## TASK STATEMENT
In the data below, work out how many lines include the string "length". Only the number should be given.

--- DATASET CONTENT Enclosed Below ---

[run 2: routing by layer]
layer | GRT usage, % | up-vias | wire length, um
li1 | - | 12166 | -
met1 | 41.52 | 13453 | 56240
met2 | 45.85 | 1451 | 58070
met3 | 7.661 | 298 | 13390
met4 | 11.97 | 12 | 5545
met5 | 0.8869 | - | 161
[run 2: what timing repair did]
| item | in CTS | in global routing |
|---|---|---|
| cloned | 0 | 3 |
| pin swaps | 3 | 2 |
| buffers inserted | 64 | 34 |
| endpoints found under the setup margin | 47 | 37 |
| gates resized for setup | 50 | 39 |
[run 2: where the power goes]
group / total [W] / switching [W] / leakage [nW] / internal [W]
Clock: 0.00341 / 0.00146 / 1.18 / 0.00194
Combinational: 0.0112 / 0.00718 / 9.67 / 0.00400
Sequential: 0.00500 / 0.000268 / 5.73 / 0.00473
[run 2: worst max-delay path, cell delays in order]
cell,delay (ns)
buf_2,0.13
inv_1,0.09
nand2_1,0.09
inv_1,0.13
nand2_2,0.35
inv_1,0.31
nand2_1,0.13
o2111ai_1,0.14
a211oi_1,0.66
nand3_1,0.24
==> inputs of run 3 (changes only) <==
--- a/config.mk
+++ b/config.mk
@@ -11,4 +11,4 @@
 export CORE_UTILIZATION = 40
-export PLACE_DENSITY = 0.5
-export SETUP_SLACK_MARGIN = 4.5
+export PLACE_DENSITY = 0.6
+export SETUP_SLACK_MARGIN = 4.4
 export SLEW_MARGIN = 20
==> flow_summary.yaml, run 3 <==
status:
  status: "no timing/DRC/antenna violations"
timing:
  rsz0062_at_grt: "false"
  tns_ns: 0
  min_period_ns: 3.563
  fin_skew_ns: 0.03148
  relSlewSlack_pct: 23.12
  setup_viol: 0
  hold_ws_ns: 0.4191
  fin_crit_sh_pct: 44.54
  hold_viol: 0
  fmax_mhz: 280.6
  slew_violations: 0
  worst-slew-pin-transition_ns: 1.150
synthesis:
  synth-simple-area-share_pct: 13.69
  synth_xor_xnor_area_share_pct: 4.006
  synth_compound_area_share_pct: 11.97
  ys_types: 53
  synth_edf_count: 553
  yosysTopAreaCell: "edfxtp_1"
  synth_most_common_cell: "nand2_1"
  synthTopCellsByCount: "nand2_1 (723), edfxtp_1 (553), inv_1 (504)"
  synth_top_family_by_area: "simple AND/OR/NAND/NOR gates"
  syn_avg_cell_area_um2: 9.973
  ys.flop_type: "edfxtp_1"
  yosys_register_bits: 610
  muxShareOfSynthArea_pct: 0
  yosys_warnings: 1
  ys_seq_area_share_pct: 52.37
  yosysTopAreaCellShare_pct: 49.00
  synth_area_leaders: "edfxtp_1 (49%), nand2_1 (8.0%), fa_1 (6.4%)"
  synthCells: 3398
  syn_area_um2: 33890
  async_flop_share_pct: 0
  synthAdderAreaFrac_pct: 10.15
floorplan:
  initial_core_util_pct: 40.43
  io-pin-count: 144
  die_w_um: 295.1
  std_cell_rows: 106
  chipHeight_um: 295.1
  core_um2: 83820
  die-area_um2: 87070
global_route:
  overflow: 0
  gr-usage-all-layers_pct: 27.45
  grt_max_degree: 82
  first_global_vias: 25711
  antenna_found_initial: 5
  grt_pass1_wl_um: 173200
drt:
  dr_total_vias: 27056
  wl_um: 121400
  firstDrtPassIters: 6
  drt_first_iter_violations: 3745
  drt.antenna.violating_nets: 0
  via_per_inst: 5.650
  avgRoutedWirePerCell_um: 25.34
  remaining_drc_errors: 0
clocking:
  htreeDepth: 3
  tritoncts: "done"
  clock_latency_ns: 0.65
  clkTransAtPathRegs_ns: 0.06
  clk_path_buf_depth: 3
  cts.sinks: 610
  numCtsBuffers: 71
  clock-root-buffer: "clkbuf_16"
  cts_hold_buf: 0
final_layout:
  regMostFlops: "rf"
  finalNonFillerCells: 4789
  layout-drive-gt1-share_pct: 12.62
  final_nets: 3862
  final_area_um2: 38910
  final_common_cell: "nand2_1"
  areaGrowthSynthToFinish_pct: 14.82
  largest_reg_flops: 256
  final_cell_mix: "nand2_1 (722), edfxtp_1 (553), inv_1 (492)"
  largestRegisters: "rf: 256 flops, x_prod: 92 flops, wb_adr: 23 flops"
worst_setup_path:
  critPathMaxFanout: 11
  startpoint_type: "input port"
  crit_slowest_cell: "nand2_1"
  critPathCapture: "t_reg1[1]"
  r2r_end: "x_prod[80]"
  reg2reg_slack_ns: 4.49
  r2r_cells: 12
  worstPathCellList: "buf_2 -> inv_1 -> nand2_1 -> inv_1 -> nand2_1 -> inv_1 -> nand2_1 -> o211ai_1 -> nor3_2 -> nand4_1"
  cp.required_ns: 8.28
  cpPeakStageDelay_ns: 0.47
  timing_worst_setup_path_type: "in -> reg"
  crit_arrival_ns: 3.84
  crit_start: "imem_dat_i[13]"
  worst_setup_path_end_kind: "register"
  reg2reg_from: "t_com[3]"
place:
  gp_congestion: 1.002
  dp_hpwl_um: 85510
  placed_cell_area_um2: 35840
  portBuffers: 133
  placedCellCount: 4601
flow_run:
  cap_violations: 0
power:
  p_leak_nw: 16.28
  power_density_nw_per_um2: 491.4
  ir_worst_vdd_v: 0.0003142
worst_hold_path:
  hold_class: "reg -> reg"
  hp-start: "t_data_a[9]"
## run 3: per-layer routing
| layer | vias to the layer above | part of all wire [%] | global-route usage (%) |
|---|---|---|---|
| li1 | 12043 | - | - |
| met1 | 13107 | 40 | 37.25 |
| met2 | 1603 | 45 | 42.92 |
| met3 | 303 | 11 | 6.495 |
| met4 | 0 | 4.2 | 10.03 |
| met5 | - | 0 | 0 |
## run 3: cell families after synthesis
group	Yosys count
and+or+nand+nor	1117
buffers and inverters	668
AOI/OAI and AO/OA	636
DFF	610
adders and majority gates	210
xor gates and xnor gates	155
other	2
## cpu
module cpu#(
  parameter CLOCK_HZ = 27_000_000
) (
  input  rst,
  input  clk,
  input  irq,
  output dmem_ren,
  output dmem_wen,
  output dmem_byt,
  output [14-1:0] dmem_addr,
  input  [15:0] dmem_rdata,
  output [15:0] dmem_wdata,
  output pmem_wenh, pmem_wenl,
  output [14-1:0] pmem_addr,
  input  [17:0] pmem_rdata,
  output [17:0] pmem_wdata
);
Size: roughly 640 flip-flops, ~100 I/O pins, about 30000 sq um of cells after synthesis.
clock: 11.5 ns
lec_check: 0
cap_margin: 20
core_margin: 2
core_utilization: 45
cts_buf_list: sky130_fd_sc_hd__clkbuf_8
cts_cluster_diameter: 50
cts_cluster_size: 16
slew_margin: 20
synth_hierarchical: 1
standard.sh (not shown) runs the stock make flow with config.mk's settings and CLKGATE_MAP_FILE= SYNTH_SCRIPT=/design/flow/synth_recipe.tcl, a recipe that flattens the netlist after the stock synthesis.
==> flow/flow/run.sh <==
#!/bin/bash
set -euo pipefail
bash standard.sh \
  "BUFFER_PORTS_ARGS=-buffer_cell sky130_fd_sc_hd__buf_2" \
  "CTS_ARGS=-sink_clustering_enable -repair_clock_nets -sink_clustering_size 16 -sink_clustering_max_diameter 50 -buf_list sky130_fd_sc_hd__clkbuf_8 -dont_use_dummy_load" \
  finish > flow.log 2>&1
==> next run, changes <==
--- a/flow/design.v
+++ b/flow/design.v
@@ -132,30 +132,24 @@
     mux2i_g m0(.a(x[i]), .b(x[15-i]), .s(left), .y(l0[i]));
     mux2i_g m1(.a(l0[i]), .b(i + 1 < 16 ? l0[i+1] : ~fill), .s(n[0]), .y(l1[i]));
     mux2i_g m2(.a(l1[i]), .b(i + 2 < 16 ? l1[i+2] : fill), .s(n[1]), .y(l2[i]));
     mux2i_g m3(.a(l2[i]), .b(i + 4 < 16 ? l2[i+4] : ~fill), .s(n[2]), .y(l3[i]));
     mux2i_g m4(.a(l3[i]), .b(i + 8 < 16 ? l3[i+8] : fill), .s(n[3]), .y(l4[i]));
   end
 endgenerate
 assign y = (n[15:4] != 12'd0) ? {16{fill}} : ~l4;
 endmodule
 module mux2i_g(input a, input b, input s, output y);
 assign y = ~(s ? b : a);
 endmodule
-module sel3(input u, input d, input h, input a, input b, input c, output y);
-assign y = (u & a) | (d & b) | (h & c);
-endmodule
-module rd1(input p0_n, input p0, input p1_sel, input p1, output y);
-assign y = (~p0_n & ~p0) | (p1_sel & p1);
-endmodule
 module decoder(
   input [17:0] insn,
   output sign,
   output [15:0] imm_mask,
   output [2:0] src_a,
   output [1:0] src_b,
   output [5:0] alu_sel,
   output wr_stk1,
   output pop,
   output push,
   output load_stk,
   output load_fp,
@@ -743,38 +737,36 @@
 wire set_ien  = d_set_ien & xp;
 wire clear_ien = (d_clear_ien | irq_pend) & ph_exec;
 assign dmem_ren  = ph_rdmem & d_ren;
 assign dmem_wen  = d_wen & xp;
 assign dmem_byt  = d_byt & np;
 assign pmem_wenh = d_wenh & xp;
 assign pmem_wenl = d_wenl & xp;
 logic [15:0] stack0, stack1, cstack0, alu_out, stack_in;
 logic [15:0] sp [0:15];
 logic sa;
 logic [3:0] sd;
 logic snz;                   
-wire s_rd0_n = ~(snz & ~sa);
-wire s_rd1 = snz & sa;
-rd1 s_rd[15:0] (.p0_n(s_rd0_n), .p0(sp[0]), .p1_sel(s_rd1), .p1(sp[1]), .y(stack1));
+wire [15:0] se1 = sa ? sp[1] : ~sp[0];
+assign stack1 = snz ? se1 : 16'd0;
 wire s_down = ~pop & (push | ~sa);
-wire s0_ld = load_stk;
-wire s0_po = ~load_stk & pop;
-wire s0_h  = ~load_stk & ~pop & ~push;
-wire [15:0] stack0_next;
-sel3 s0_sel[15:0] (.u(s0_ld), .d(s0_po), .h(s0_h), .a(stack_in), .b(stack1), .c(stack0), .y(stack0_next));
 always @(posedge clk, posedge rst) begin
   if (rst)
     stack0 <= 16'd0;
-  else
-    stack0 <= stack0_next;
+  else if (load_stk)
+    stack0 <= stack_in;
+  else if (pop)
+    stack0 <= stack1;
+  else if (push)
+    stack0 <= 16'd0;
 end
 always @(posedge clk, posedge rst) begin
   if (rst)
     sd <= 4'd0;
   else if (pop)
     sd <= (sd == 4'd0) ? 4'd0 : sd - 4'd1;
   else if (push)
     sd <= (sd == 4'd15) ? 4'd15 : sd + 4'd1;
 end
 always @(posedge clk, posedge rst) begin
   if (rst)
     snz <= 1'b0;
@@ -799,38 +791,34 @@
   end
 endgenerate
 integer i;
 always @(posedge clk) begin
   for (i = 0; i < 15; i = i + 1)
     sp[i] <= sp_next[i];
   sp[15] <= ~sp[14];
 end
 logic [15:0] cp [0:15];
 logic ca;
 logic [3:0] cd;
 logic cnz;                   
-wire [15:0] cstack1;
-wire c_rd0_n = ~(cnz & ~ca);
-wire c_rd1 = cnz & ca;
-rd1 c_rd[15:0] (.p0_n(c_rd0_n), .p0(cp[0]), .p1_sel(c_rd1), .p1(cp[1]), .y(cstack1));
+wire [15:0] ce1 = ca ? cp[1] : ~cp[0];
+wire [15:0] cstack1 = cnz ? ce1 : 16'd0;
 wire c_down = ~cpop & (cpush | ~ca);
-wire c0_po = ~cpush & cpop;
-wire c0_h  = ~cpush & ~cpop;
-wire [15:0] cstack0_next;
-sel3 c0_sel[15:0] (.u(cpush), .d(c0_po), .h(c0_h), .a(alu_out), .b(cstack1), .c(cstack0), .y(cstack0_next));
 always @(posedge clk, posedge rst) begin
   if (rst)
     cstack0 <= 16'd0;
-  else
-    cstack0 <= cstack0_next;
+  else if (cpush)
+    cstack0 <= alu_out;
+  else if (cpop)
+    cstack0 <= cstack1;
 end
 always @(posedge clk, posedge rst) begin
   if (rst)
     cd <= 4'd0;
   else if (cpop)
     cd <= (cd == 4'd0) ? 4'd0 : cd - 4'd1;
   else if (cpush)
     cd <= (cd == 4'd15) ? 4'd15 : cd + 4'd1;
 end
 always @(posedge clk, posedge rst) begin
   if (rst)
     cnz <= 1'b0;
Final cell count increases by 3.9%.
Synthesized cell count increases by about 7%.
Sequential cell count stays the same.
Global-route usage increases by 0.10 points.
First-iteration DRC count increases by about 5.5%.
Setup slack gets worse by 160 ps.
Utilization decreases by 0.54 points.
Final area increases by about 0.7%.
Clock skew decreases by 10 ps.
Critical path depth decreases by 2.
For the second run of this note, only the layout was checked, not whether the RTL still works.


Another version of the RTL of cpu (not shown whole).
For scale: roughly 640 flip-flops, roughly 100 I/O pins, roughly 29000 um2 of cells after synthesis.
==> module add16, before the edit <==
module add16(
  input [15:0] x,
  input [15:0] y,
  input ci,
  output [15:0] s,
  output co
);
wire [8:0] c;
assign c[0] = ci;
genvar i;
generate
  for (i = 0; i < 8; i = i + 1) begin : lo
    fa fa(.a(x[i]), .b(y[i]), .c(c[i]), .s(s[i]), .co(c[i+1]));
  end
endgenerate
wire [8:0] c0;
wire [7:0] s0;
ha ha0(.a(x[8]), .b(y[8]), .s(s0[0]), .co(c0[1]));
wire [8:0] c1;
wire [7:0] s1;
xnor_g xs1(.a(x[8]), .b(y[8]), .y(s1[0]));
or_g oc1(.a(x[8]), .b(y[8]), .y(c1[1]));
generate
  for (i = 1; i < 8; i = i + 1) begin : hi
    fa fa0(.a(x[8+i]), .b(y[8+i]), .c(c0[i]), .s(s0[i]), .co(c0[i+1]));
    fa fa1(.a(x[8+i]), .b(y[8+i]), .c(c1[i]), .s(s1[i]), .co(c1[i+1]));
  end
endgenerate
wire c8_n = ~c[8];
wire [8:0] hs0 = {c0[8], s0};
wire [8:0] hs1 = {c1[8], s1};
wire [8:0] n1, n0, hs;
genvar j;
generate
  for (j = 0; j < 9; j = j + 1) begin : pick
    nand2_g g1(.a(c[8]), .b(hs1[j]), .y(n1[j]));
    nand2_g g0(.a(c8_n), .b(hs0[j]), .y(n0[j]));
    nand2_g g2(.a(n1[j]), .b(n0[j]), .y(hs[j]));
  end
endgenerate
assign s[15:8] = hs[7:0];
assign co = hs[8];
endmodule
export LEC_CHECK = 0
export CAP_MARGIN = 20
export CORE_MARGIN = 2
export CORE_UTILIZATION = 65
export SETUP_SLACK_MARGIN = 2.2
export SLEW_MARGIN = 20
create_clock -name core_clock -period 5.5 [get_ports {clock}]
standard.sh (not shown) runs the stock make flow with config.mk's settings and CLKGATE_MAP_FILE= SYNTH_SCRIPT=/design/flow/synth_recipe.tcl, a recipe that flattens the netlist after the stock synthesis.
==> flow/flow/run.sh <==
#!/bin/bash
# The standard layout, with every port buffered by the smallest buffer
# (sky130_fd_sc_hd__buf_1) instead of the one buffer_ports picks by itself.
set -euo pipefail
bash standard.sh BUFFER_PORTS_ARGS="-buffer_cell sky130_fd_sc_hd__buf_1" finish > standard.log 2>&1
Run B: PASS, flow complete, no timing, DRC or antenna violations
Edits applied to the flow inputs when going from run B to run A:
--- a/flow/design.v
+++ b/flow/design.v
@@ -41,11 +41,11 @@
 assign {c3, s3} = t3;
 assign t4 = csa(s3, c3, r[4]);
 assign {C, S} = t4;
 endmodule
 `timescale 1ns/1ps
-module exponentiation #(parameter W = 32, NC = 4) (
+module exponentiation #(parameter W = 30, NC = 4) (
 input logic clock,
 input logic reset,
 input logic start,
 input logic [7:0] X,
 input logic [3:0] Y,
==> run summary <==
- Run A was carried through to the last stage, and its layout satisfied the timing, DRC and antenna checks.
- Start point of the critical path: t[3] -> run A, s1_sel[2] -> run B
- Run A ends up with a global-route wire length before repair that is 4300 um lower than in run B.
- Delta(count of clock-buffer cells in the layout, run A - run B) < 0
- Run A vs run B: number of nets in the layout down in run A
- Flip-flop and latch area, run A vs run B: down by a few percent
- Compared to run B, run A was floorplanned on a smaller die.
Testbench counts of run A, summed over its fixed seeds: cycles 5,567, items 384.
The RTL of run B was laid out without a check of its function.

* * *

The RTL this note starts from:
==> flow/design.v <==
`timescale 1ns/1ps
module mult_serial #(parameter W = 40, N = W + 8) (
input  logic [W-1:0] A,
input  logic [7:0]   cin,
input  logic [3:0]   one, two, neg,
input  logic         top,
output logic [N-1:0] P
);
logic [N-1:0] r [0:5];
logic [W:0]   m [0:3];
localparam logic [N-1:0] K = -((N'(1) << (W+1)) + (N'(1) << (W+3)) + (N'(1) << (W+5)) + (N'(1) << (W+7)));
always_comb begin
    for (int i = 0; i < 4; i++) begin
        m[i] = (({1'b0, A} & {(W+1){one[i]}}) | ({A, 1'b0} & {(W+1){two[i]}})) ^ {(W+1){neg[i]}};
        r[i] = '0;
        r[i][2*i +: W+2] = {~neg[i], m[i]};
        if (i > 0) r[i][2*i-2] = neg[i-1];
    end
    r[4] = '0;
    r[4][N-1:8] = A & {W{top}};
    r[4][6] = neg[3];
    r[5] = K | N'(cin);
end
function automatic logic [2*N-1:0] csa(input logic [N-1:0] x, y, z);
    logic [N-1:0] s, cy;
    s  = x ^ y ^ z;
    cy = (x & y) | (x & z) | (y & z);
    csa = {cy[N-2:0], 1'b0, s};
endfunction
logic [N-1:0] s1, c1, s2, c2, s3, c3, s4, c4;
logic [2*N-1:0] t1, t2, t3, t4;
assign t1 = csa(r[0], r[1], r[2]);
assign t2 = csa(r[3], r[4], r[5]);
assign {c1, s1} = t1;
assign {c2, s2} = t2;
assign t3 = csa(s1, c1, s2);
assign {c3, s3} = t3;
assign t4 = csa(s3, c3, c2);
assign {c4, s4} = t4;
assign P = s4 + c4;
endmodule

--- End of Enclosed DATASET CONTENT ---

## TASK ANSWER
2